기반 모델은 AI 탐지기에 인간처럼 보인다

초록

AI 생성 텍스트가 실제 환경에 대규모로 유입됨에 따라, 특히 교육 및 학문적 무결성 워크플로에서 기관들이 상용 AI 텍스트 탐지기를 점점 더 많이 사용하고 있습니다. 우리는 이러한 시스템에 대한 놀라운 실증적 발견을 보고합니다: GPTZero와 Pangram으로 평가했을 때, 기본 모델에서 생성된 텍스트는 대개 압도적으로 인간적인 것으로 판단되는 반면, 명령어 튜닝된 대응 모델에서 생성된 텍스트는 그렇지 않았습니다. 이 관찰을 바탕으로, 우리는 반복적 의역을 통한 인간화(HIP)를 제안합니다. 이는 탐지기 무관 파이프라인으로, 기본 모델을 최소한으로 미세 조정하여 의역기로 만든 후 이를 반복적으로 적용합니다. 우리가 테스트한 기준선과 비교하여, HIP는 상용 탐지기에 대해 의미 보존과 탐지기 회피 사이에서 더 강력한 균형을 제공합니다. Llama-3와 Qwen-3 제품군, 0.6B에서 70B에 이르는 모델 크기에 걸쳐, HIP는 탐지기 인간 유사성을 일관되게 개선합니다. 우리의 발견은 현재 탐지기들이 기계 생성 텍스트의 불변 개념보다는 명령어 튜닝의 인공물과 지역적 맥락을 추적하고 있음을 시사합니다. 이는 결과적으로 이러한 요소들을 더 명시적으로 모델링하는 탐지기 설계를 요구합니다.

English

As AI-generated text enters the real-world at scale, institutions increasingly use commercial AI-text detectors, especially in education and academic-integrity workflows. We report a surprising empirical finding about such systems: when evaluated by GPTZero and Pangram, generated text from base models is often judged overwhelmingly human, whereas text generated by their instruction-tuned counterparts is not. Building on this observation, we propose Humanization by Iterative Paraphrasing (HIP), a detector-agnostic pipeline that minimally fine-tunes a base model into a paraphraser and applies it iteratively.

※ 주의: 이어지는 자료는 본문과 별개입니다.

`config.mk`:
```
export PLATFORM = sky130hd
export DESIGN_NAME = pfde_seq
export DESIGN_NICKNAME = d
export VERILOG_FILES = /design/src/rtl/core/pfde_pkg.sv /design/src/rtl/core/pfde_seq.sv
export SDC_FILE = /design/constraint.sdc
export NUM_CORES = 1
export LEC_CHECK = 0
export ABC_AREA = 1
export BUFFER_PORTS_ARGS = -buffer_cell sky130_fd_sc_hd__buf_2
export CORE_ASPECT_RATIO = 1.25
export CORE_MARGIN = 2
export CORE_UTILIZATION = 60
export DETAILED_ROUTE_END_ITERATION = 10
export PLACE_DENSITY = 0.78
export SYNTH_ARGS = -nofsm -noshare
export SYNTH_HDL_FRONTEND = slang
export SYNTH_SLANG_ARGS = --single-unit
```
`constraint.sdc`:
```
create_clock -name clk_i -period 13.9 [get_ports clk_i]
set_clock_uncertainty 0.15 [all_clocks]
set_input_delay 0.695 -clock clk_i [delete_from_list [all_inputs] [get_ports clk_i]]
set_output_delay 0.695 -clock clk_i [all_outputs]
set_load 0.005 [all_outputs]
```
`src/rtl/core/pfde_pkg.sv`:
```
package pfde_pkg;

  localparam int unsigned PAGES_DEF   = 8;
  localparam int unsigned COLUMNS_DEF = 128;

  typedef enum logic [2:0] {
    FN_CLEAR_ALL = 3'd0,
    FN_SET_PIXEL = 3'd1,
    FN_GET_PIXEL = 3'd2,
    FN_CLEAR_RECT = 3'd3,
    FN_OR_BYTE   = 3'd4,
    FN_READ_BYTE = 3'd5,
    FN_LINE      = 3'd6,
    FN_NOP       = 3'd7
  } func_e;

  // one store access handed from the sequencer to the store
  typedef struct packed {
    logic       valid;  // access in flight
    logic       rmw;    // read, then write back (a | set) & ~clr
    logic       last;   // final access of the command
    logic       resp;   // result taken from this read
    logic       bitsel; // result is one pixel bit
    logic [2:0] bitpos;
    logic [7:0] set;
    logic [7:0] clr;
  } acc_t;

endpackage

```
`src/rtl/core/pfde_seq.sv`:
```
module pfde_seq #(
  parameter int unsigned PAGES   = pfde_pkg::PAGES_DEF,
  parameter int unsigned COLUMNS = pfde_pkg::COLUMNS_DEF,
  parameter int unsigned AW      = 10
) (
  input  logic           clk_i,
  input  logic           rst_ni,
  input  logic           start_i,
  input  logic [2:0]     func_i,
  input  logic [6:0]     x_i,
  input  logic [5:0]     y_i,
  input  logic [6:0]     x_end_i,
  input  logic [5:0]     y_end_i,
  input  logic [7:0]     width_i,
  input  logic [6:0]     height_i,
  input  logic [7:0]     data_i,
  output logic           busy_o,
  output pfde_pkg::acc_t acc_o,
  output logic [AW-1:0]  addr_o
);
  localparam int unsigned CW = $clog2(COLUMNS);
  localparam int unsigned PW = (PAGES > 1) ? $clog2(PAGES) : 1;
  localparam logic [11:0] ROWS = 12'(PAGES * 8);
  localparam logic [11:0] COLS = 12'(COLUMNS);

  typedef enum logic [5:0] {
    S_IDLE  = 6'b000001,
    S_ONE   = 6'b000010,
    S_OR2   = 6'b000100,
    S_WALK  = 6'b001000,
    S_LDIV  = 6'b010000,
    S_DRAIN = 6'b100000
  } state_e;

  state_e      st_q, st_d;
  logic [2:0]  fn_q;
  logic [11:0] x_q, y_q, xe_q, ye_q;      // walk cursor and limits
  logic [11:0] x0_q, y0_q;                // rect origin
  logic [7:0]  data_q;
  // line
  logic        lx_q;                      // step along x
  logic [11:0] s0_q, m0_q, dmaj_q, t_q;
  logic signed [12:0] dmin_q;
  logic [23:0] num_q, den2_q;
  logic [11:0] quo_q;
  logic [4:0]  dcnt_q;
  logic [24:0] rem_q;

  logic        ok;
  logic [11:0] col, row;
  pfde_pkg::acc_t a;

  assign busy_o = (st_q != S_IDLE);

  // address of the current pixel or byte
  always_comb begin
    col = x_q;
    row = y_q;
    if (st_q == S_OR2) begin
      row = y_q + 12'd8;
    end
    if (st_q == S_LDIV) begin
      col = lx_q ? (s0_q + t_q) : quo_q;
      row = lx_q ? quo_q : (s0_q + t_q);
    end
    ok = (col < COLS) && (row[11:3] < 9'(PAGES));
    addr_o = AW'({row[3 +: PW], col[CW-1:0]});
    if (PAGES == 1) addr_o = AW'(col[CW-1:0]);
  end

  // after reset the whole store is walked and cleared
  always_ff @(posedge clk_i or negedge rst_ni) begin
    if (!rst_ni) begin
      st_q <= S_WALK;
    end else begin
      st_q <= st_d;
    end
  end

  always_comb begin
    logic [2:0]  sh;
    logic [15:0] wide;
    sh   = y_q[2:0];
    wide = {8'd0, data_q} << sh;
    a    = '0;
    st_d = st_q;
    case (st_q)
      S_IDLE: begin
        if (start_i) begin
          st_d = S_ONE;
        end
      end
      S_ONE: begin
        a.valid = 1'b1;
        a.last  = 1'b1;
        case (pfde_pkg::func_e'(fn_q))
          pfde_pkg::FN_SET_PIXEL: begin
            a.rmw = ok;
            a.set = 8'd1 << sh;
          end
          pfde_pkg::FN_GET_PIXEL: begin
            a.resp = ok; a.bitsel = 1'b1; a.bitpos = sh;
          end
          pfde_pkg::FN_READ_BYTE: a.resp = ok;
          pfde_pkg::FN_OR_BYTE: begin
            a.rmw = ok;
            a.set = wide[7:0];
            a.last = (sh == 3'd0);
          end
          default: ;
        endcase
        st_d = S_DRAIN;
        if (pfde_pkg::func_e'(fn_q) == pfde_pkg::FN_OR_BYTE && sh != 3'd0) st_d = S_OR2;
        if (pfde_pkg::func_e'(fn_q) == pfde_pkg::FN_CLEAR_ALL ||
            pfde_pkg::func_e'(fn_q) == pfde_pkg::FN_CLEAR_RECT) begin
          a = '0; st_d = S_WALK;
        end
        if (pfde_pkg::func_e'(fn_q) == pfde_pkg::FN_LINE) begin
          a = '0; st_d = S_LDIV;
        end
      end
      S_OR2: begin
        a.valid = 1'b1; a.last = 1'b1;
        a.rmw = ok; a.set = wide[15:8];
        st_d = S_DRAIN;
      end
      S_WALK: begin
        // walks the rectangle pixel by pixel, a byte per cycle, the pixel row picked by mask
        a.valid = 1'b1;
        a.rmw   = ok && (x_q < xe_q) && (y_q < ye_q);
        a.clr   = 8'd1 << y_q[2:0];
        if (x_q + 12'd1 >= xe_q || x_q + 12'd1 >= COLS) begin
          if (y_q + 12'd1 >= ye_q || y_q + 12'd1 >= ROWS) begin
            a.last = 1'b1; st_d = S_DRAIN;
          end
        end
        if (x_q >= xe_q || x_q >= COLS || y_q >= ye_q) begin
          a.last = 1'b1; st_d = S_DRAIN; a.rmw = 1'b0;
        end
      end
      S_LDIV: begin
        if (dcnt_q == 5'd25) begin
          a.valid = 1'b1; a.rmw = ok; a.set = 8'd1 << row[2:0];
          if (t_q == dmaj_q) begin
            a.last = 1'b1; st_d = S_DRAIN;
          end
        end
      end
      S_DRAIN: st_d = S_IDLE;
      default: st_d = S_IDLE;
    endcase
    acc_o = a;
  end

  // datapath
  always_ff @(posedge clk_i or negedge rst_ni) begin
    logic [12:0] adx, ady;
    logic        swp;
    logic [24:0] r;
    if (!rst_ni) begin
      fn_q   <= pfde_pkg::FN_CLEAR_ALL;
      data_q <= '0;
      x_q    <= '0;
      y_q    <= '0;
      x0_q   <= '0;
      xe_q   <= COLS;
      ye_q   <= ROWS;
      lx_q   <= 1'b0;
      s0_q   <= '0;
      m0_q   <= '0;
      dmaj_q <= '0;
      dmin_q <= '0;
      t_q    <= '0;
      num_q  <= '0;
      den2_q <= '0;
      rem_q  <= '0;
      quo_q  <= '0;
      dcnt_q <= 5'd31;
    end else if (start_i && st_q == S_IDLE) begin
      fn_q   <= func_i;
      data_q <= data_i;
      x_q    <= {5'd0, x_i};
      y_q    <= {6'd0, y_i};
      x0_q   <= {5'd0, x_i};
      xe_q   <= {5'd0, x_i} + {4'd0, width_i};
      ye_q   <= {6'd0, y_i} + {5'd0, height_i};
      if (pfde_pkg::func_e'(func_i) == pfde_pkg::FN_CLEAR_ALL) begin
        x_q <= '0; y_q <= '0; x0_q <= '0; xe_q <= COLS; ye_q <= ROWS;
      end
      // line setup
      adx = (x_end_i > x_i) ? 13'(x_end_i - x_i) : 13'(x_i - x_end_i);
      ady = (y_end_i > y_i) ? 13'(y_end_i - y_i) : 13'(y_i - y_end_i);
      lx_q <= (ady < adx);
      swp  = (ady < adx) ? (x_i > x_end_i) : (y_i > y_end_i);
      if (ady < adx) begin
        s0_q   <= swp ? 12'(x_end_i) : 12'(x_i);
        m0_q   <= swp ? 12'(y_end_i) : 12'(y_i);
        dmaj_q <= adx[11:0];
        dmin_q <= swp ? 13'(y_i) - 13'(y_end_i) : 13'(y_end_i) - 13'(y_i);
      end else begin
        s0_q   <= swp ? 12'(y_end_i) : 12'(y_i);
        m0_q   <= swp ? 12'(x_end_i) : 12'(x_i);
        dmaj_q <= ady[11:0];
        dmin_q <= swp ? 13'(x_i) - 13'(x_end_i) : 13'(x_end_i) - 13'(x_i);
      end
      t_q    <= '0;
      dcnt_q <= 5'd31;
    end else if (st_q == S_WALK) begin
      if (x_q + 12'd1 >= xe_q || x_q + 12'd1 >= COLS) begin
        x_q <= x0_q;
        y_q <= y_q + 12'd1;
      end else begin
        x_q <= x_q + 12'd1;
      end
    end else if (st_q == S_LDIV) begin
      // restoring divide: (2n + den) / (2den), one quotient bit a cycle
      if (dcnt_q == 5'd31) begin
        logic signed [24:0] n;
        n = $signed({1'b0, 12'd0, m0_q}) * $signed({12'd0, dmaj_q})
          + $signed({12'd0, t_q}) * dmin_q;
        if (dmaj_q == 12'd0) n = $signed({13'd0, m0_q});
        if (n < 0) n = '0;
        num_q  <= 24'(2 * n + ((dmaj_q == 0) ? 25'd1 : 25'(dmaj_q)));
        den2_q <= (dmaj_q == 0) ? 24'd2 : {11'd0, dmaj_q, 1'b0};
        rem_q  <= '0;
        quo_q  <= '0;
        dcnt_q <= 5'd0;
      end else if (dcnt_q < 5'd24) begin
        r = {rem_q[23:0], num_q[23]};
        num_q <= {num_q[22:0], 1'b0};
        if (r >= {1'b0, den2_q}) begin
          rem_q <= r - {1'b0, den2_q};
          quo_q <= {quo_q[10:0], 1'b1};
        end else begin
          rem_q <= r;
          quo_q <= {quo_q[10:0], 1'b0};
        end
        dcnt_q <= (dcnt_q == 5'd23) ? 5'd25 : dcnt_q + 5'd1;
      end else begin
        t_q    <= t_q + 12'd1;
        dcnt_q <= 5'd31;
      end
    end
  end
endmodule
```
### Word-level counts from Yosys, hierarchy flattened

Cells that the tools add are included.

| word-level totals | value |
|---|---|
| bits in registers | 228 |
| word-level logic and storage cells | 195 |

| operators by class | value |
|---|---|
| add/sub/neg operators | 15 |
| multipliers | 2 |
| $lt $le $gt $ge | 19 |
| eq/ne operators | 24 |
| shift operators | 3 |
| mux-type cells | 84 |
| bitwise gates (word level) | 2 |
| reduce and logical (&&, ||, !) cells | 27 |

Operators with widths:

| operator | count |
|---|---|
| 12-bit 2-to-1 mux | 20 |
| 24-bit 2-to-1 mux | 7 |
| 25-bit 2-to-1 mux | 5 |
| 23-bit 2-to-1 mux | 5 |
| 13-bit 2-to-1 mux | 6 |
| 6-bit 2-to-1 mux | 11 |
| 12-bit >= comparator | 4 |
| 12-bit by 1-bit adder with 12-bit output (second input constant) | 3 |
| 5-bit 2-to-1 mux | 7 |
| 8-bit one-hot mux with 2 select lines | 2 |
| 6-bit one-hot mux with 5 select lines | 1 |
| 7-bit 2-to-1 mux | 4 |
| 25-bit adder | 1 |
| 25-bit by 24-bit >= comparator with 1-bit output | 1 |
| 25-bit by 1-bit < comparator with 1-bit output (second input constant) | 1 |
| 13-bit by 13-bit multiplier with 25-bit output | 1 |
| 24-bit by 12-bit adder with 24-bit output | 1 |
| 12-bit by 8-bit >= comparator with 1-bit output (second input constant) | 2 |
| 12-bit < comparator | 2 |
| 12-bit by 12-bit multiplier with 24-bit output | 1 |
| 8-bit one-hot mux with 3 select lines | 1 |
| 24-bit subtractor | 1 |
| 8-bit 2-to-1 mux | 2 |
| 1-bit by 3-bit left shift with 8-bit output (first input constant) | 2 |
| other kinds (46) | 85 |

### Logic depth before layout (Yosys ltp)

| logic depth | value |
|---|---|
| word-level depth | 15 |
| mapped depth | 59 |

### Worst setup path after synthesis

OpenSTA, ideal clock, no wires.

| timing | value |
|---|---|
| path kind | register to register |
| start | reg dmaj_q[4] |
| end | reg num_q[23] |
| library setup time | 116 ps |
| arrival | 10293 ps |
| required time | 13634 ps |
| slack | 3341 ps |
| stages on the path, launching flop included | 60 |
| buffers on the path | 3 |
| clock period less this slack | 10559 ps |
| path through | dfrtp_1 clkbuf_1 nand2_1 inv_1 fa_1 ha_1 fa_1 inv_1 fa_1 fa_1 inv_1 ha_1 a21oi_1 nand2_1 a21oi_1 o21bai_1 a21o_1 a21oi_1 (+24 left out) buf_6 o211ai_1 inv_1 ha_1 inv_1 fa_1 nand3b_1 nor2_1 nor2_1 nor3_1 nand3b_1 a21oi_1 nor2_2 nand3_1 nand2_1 nand3_1 nand2_1 nand2_1 |

| on the way | value |
|---|---|
| longest elaborated chain between the ends | 15 |

Ends and longest elaborated chain:

| what | line | text |
|---|---|---|
| start, declared | pfde_seq.sv:42 | `logic [11:0] s0_q, m0_q, dmaj_q, t_q;` |
| start signal, assigned | pfde_seq.sv:198 | `dmaj_q <= adx[11:0];` |
| start signal, assigned | pfde_seq.sv:203 | `dmaj_q <= ady[11:0];` |
| 12-bit by 12-bit multiplier with 24-bit output | pfde_seq.sv:219 | `n = $signed({1'b0, 12'd0, m0_q}) * $signed({12'd0, dmaj_q})` |
| 25-bit adder | pfde_seq.sv:220 | `+ $signed({12'd0, t_q}) * dmin_q;` |
| 25-bit 2-to-1 mux | pfde_seq.sv:221 | `if (dmaj_q == 12'd0) n = $signed({13'd0, m0_q});` |
| 25-bit 2-to-1 mux | pfde_seq.sv:217 | `if (dcnt_q == 5'd31) begin` |
| 25-bit 2-to-1 mux | pfde_seq.sv:215 | `end else if (st_q == S_LDIV) begin` |
| 25-bit 2-to-1 mux | pfde_seq.sv:208 | `end else if (st_q == S_WALK) begin` |
| 25-bit 2-to-1 mux | pfde_seq.sv:179 | `end else if (start_i && st_q == S_IDLE) begin` |
| 25-bit by 1-bit < comparator with 1-bit output | pfde_seq.sv:222 | `if (n < 0) n = '0;` |
| 23-bit 2-to-1 mux | pfde_seq.sv:222 |  |
| 23-bit 2-to-1 mux | pfde_seq.sv:217 |  |
| 23-bit 2-to-1 mux | pfde_seq.sv:215 |  |
| 23-bit 2-to-1 mux | pfde_seq.sv:208 |  |
| 23-bit 2-to-1 mux | pfde_seq.sv:179 |  |
| 24-bit by 12-bit adder with 24-bit output (*) | pfde_seq.sv:223 | `num_q <= 24'(2 * n + ((dmaj_q == 0) ? 25'd1 : 25'(dmaj_q)));` |
| 24-bit 2-to-1 mux (*) | pfde_seq.sv:217 |  |
| end signal, assigned | pfde_seq.sv:223 |  |
| end signal, assigned | pfde_seq.sv:230 | `num_q <= {num_q[22:0], 1'b0};` |
| end, declared | pfde_seq.sv:44 | `logic [23:0] num_q, den2_q;` |

Mark *: on every way between the ends. The rest lies on a longest branch, timed or not. The select of a mux whose other input is x is not followed.
A chain may end at the register's enable or synchronous reset.

### Worst setup path in the final report

| timing | value |
|---|---|
| start | reg dmaj_q[5] |
| end | reg num_q[19] |

Same word-level chain as after synthesis.

==> metrics.csv <==
stage,metric,value,unit
outcome,outcome,"finished, final reports clean",
synth,synth_common_cells,"nand2_1 (726), inv_1 (661), ha_1 (278)",
critical_path,crit_type,reg -> reg,
critical_path,r2r_cells,54,
timing,hold_viol,0,
synth,ys_seq_elements,181,
finish,fin_nets,3762,
synth,synth_top_area_share,18.3,%
critical_path,worstPathArrival,11.78,ns
clock_network,clock_latency,0.46,ns
drt,ant_nets,0,
synth,synth_xor_area_share,3.10,%
critical_path,reg2reg_from,dmaj_q[5],
synth,yosysTopAreaCell,dfrtp_1,
floorplanning,die_width,182,µm
drt,wl_per_cell,17.7,µm
grt,grt_first_pass_wirelength,107,mm
clock_network,hold_buffers,0,
clock_network,numCtsBuffers,17,
drt,via_count,21659,
clock_network,h-tree-depth,4,
clock_network,root_buffer,clkbuf_16,
synth,ys.flop_type,dfrtp_1,
synth,netlist_area,23700,µm²
critical_path,r2r-end,num_q[19],
place,io_buffers,89,
critical_path,critPathMaxFanout,23,
drt,drtIter0Drc,1371,
timing,fin_crit_sh,83.5,%
drt,first_pass_iters,6,
synth,synth-compound-area-share,13.5,%
clock_network,cts_tree,done,
grt,grt_max_degree,106,
synth,syn_area_per_cell,7.33,µm²
critical_path,worstSetupEndpointType,register,
critical_path,critPathSlowestCell,dfrtp_1,
flow_run,maxCapViolCount,0,
floorplanning,row_count,81,
clock_network,cts_sinks,181,
clock_network,clkTransAtPathRegs,0.08,ns
drt,drc,0,
clock_network,cts_resized,0,
synth,ys_warn_count,0,
floorplanning,die_y,226,µm
drt,viasPerCell,5.77,
drt,drt-total-wl,66.2,mm
grt,grt_pass1_vias,21862,
critical_path,critPathRequiredTime,14.08,ns
grt,antenna_found_initial,2,
synth,synthDistinctLibCells,66,
synth,synth_top_family_by_area,adder cells,
clock_network,clock_path_buffers,2,
grt,grt.total_usage,32.7,%
floorplanning,die_area,41100,µm²
finish,area_growth,5.42,%
critical_path,crit_top_cell,inv_1,
grt,grt-ovfl-total,0,
timing,rsz0062_at_grt,no,
synth,synth-seq-area-share,19.1,%
synth,async_flop_share,100,%
synth,synthMuxAreaShare,0.169,%
synth,netlist_instances,3235,
synth,yosys.area_share.simple,20.8,%
finish,drive_gt1_share,5.81,%
synth,synth_most_common_cell,nand2_1,
floorplanning,coreArea,39000,µm²
synth,synth-adder-area-share,30.5,%
critical_path,start_kind,register,
synth,synth_edf_count,0,
timing,fmax,86.2,MHz
timing,fin_crit,11.60,ns
place,dp.final_hpwl,52.8,mm
synth,syn-num-nets,3756,
finish,insertedDiodeCount,0,
timing,report.final.slew_viol_count,0,
hold_path,min_path_type,in -> async,
timing,setup_viol,0,
floorplanning,ios,90,
critical_path,cpLargestDelayFamily,adder cells,
timing,tightest_slew,1.24,ns
critical_path,max_stage_delay,0.64,ns
place,gp_congestion,0.985,
synth,synth_area_leaders,"dfrtp_1 (18%), fa_1 (16%), ha_1 (15%), nand2_1 (11%), inv_1 (10%)",
timing,slew_headroom,16.9,%
timing,setup_tns,0,ns
critical_path,cp.buffers_inverters,11,
floorplanning,start_util,60.8,%
finish,fillCellCount,3474,
clock_network,post_cts_buffers,0,
critical_path,rrSetupSlack,2.30,ns
[how the worst max path moves through the flow]
stage | from | to | slack, ns | depth (start not counted)
5_1_grt | dmaj_q[10] | num_q[19] | 1.55 | 51
3_3_place_gp | dmaj_q[10] | num_q[23] | 2.59 | 52
3_5_place_dp | dmaj_q[10] | num_q[19] | 2.34 | 52
6_report | dmaj_q[5] | num_q[19] | 2.30 | 54
4_1_cts | dmaj_q[10] | num_q[19] | 2.32 | 52
2_1_floorplan | dmaj_q[4] | num_q[23] | 3.34 | 59
[worst register-to-register path: cells and delay by family, from the launching register on]
family | cells | cell delay (ns)
compound gates | 9 | 1.33
fa+ha+maj | 15 | 6.22
buf+inv | 11 | 0.64
flops | 1 | 0.64
xor+xnor | 1 | 0.15
simple gates | 18 | 2.33
[kinds of logic (layout without fill, tap and decap cells)]
| group | Yosys count | in the layout |
|---|---|---|
| multiplexers | 4 | 4 |
| flip-flops | 181 | 181 |
| AND/OR/NAND/NOR | 1176 | 1176 |
| XOR/XNOR | 84 | 84 |
| adder cells (fa/ha/maj) | 466 | 466 |
| AO/OA/AOI/OAI | 537 | 537 |
| buffers and inverters | 787 | 806 |
[metal layers]
layer / vias to the layer above / global-route usage [%] / share of wire [%]
met3: 196 / 3.66 / 5.4
met4: 4 / 18.5 / 5.8
li1: 10311 / - / -
met5: - / 0 / 0.035
met2: 772 / 58.2 / 49
met1: 10376 / 38.4 / 39
[flip-flops by register name, indices dropped and copies added (netlist names)]
name and flops:
y_q 12, data_q 8, t_q 12, xe_q 9
dmaj_q 8, quo_q 12, st_q 6, ye_q 8
dcnt_q 5, x_q 12, x0_q 7, dmin_q 8
lx_q 1, den2_q 8, fn_q 3, s0_q 7
rem_q 24, m0_q 7, num_q 24
[cell type report]
type / count / area, µm² / area share, %
Clock inverter: 12 / 168 / 0.671
Tap cell: 498 / 623 / 2.49
Multi-Input combinational cell: 2267 / 16200 / 64.6
Inverter: 674 / 2530 / 10.1
Timing Repair Buffer: 100 / 537 / 2.15
Sequential cell: 181 / 4540 / 18.2
Clock buffer: 20 / 447 / 1.79
[metrics by stage]
stage / setup WS, ns / std cells / instance area, µm² / utilization (%) / hold WS (ns)
2_1_floorplan: 3.34 / 3235 / 23700 / - / 0.249
3_3_place_gp: 2.59 / 3720 / 24400 / 62.5 / 0.309
3_5_place_dp: 2.34 / 3720 / 24400 / 62.5 / 0.316
4_1_cts: 2.32 / 3752 / 25000 / 64.1 / 0.207
5_1_grt: 1.55 / 3752 / 25000 / 64.1 / 0.237
6_report: 2.30 / 3752 / 25000 / 64.1 / 0.125
[cells in the final DEF (no fill, tap or decap), types with 40 or more instances in the layout]
cell / n
o211ai_1: 42
xor2_1: 61
nand4_1: 40
o21ai_0: 161
nand2_1: 725
inv_1: 661
a21oi_1: 167
nor2_1: 190
nand3_1: 123
ha_1: 278
buf_2: 88
fa_1: 188
dfrtp_1: 173
Power is left out: the tool's default activity adds up to more than one toggle a clock period on the data nets, which glitch-free logic cannot reach.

Compared with the baselines we test, HIP yields a stronger trade-off between semantic preservation and detector evasion on commercial detectors. Across Llama-3 and Qwen-3 families, spanning model sizes from 0.6B to 70B, HIP consistently improves detector human-likeness. Our findings suggest that current detectors are tracking artifacts of instruction tuning and local context more than any invariant notion of machine-generated text. This, in turn, calls for detector designs that model these factors more explicitly.